Attack scenarios include:
- Phishing emails to LimeSurvey administrators containing malicious links
- Social engineering attacks targeting survey creators
- Forum or comment spam with embedded malicious URLs
// Security patch in application/models/QuestionCreate.php
// Fixed issue #20239: [security] Reflected Cross-Site Scripting (#4428)
if (empty($oSurvey)) {
throw new Exception('Found no survey with id ' . json_encode($iSurveyId));
}
- $gid = Yii::app()->request->getParam('gid', 0);
+ $gid = (int)Yii::app()->request->getParam('gid', 0);
if ($gid == 0) {
$gid = array_values($oSurvey->groups)[0]->gid;
}
Source: GitHub LimeSurvey Commit
Detection Methods for CVE-2025-63238
Indicators of Compromise
- Suspicious URLs containing JavaScript code or encoded script payloads in the gid parameter targeting LimeSurvey endpoints
- Web server logs showing requests to QuestionCreate.php or related endpoints with non-numeric gid values
- User reports of unexpected browser behavior or security warnings when accessing LimeSurvey links
Detection Strategies
- Implement Web Application Firewall (WAF) rules to detect and block XSS payloads in URL parameters, specifically targeting the gid parameter
- Monitor HTTP access logs for requests containing script tags, JavaScript event handlers, or encoded XSS payloads in query strings
- Deploy Content Security Policy (CSP) headers to mitigate the impact of successful XSS exploitation
Monitoring Recommendations
- Enable detailed logging for all LimeSurvey administrative actions and review for anomalous activity
- Set up alerts for unusual patterns of survey modifications or administrative changes following external link referrals
- Monitor for session anomalies such as rapid IP changes or concurrent sessions that may indicate session hijacking
How to Mitigate CVE-2025-63238
Immediate Actions Required
- Upgrade LimeSurvey to version 6.15.11+250909 or later immediately
- Review web server logs for any suspicious requests targeting the gid parameter with non-numeric values
- Implement CSP headers to reduce the impact of potential XSS attacks
- Educate users about the risks of clicking suspicious links
Patch Information
The vulnerability has been addressed in the official LimeSurvey commit which adds integer type casting to the gid parameter.
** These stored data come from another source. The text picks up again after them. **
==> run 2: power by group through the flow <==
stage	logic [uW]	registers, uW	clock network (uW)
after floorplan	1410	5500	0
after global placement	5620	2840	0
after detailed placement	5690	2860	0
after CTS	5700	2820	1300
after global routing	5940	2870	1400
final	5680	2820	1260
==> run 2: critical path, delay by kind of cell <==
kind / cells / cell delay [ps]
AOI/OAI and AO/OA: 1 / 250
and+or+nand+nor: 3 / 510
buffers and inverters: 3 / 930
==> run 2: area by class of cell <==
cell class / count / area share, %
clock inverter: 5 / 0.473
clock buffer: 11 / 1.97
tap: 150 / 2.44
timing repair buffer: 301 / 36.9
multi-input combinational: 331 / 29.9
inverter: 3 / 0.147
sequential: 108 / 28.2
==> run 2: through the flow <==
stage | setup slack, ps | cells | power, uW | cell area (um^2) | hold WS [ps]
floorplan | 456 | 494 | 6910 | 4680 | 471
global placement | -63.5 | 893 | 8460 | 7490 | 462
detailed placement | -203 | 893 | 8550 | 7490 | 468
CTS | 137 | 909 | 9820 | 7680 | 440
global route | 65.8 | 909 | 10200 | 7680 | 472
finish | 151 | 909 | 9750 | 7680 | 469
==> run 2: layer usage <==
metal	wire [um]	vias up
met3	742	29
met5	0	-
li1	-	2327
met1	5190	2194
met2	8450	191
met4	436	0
The fix ensures that only numeric values are accepted, preventing the injection of malicious scripts. Users should upgrade to version 6.15.11+250909 or later to receive this security fix.
Workarounds
- If immediate patching is not possible, implement a reverse proxy or WAF rule to sanitize or block non-numeric gid parameter values
- Restrict access to LimeSurvey administrative interfaces to trusted IP addresses only
- Apply the manual patch by modifying application/models/QuestionCreate.php to cast gid as an integer: $gid = (int)Yii::app()->request->getParam('gid', 0);
# Configuration example - Apply integer cast patch manually
# Navigate to LimeSurvey installation directory
cd /var/www/limesurvey
# Backup the original file
cp application/models/QuestionCreate.php application/models/QuestionCreate.php.bak
# Apply the fix by replacing the vulnerable line
sed -i "s/\$gid = Yii::app()->request->getParam('gid', 0);/\$gid = (int)Yii::app()->request->getParam('gid', 0);/g" application/models/QuestionCreate.php
Disclaimer: This content was generated using AI. While we strive for accuracy, please verify critical information with official sources.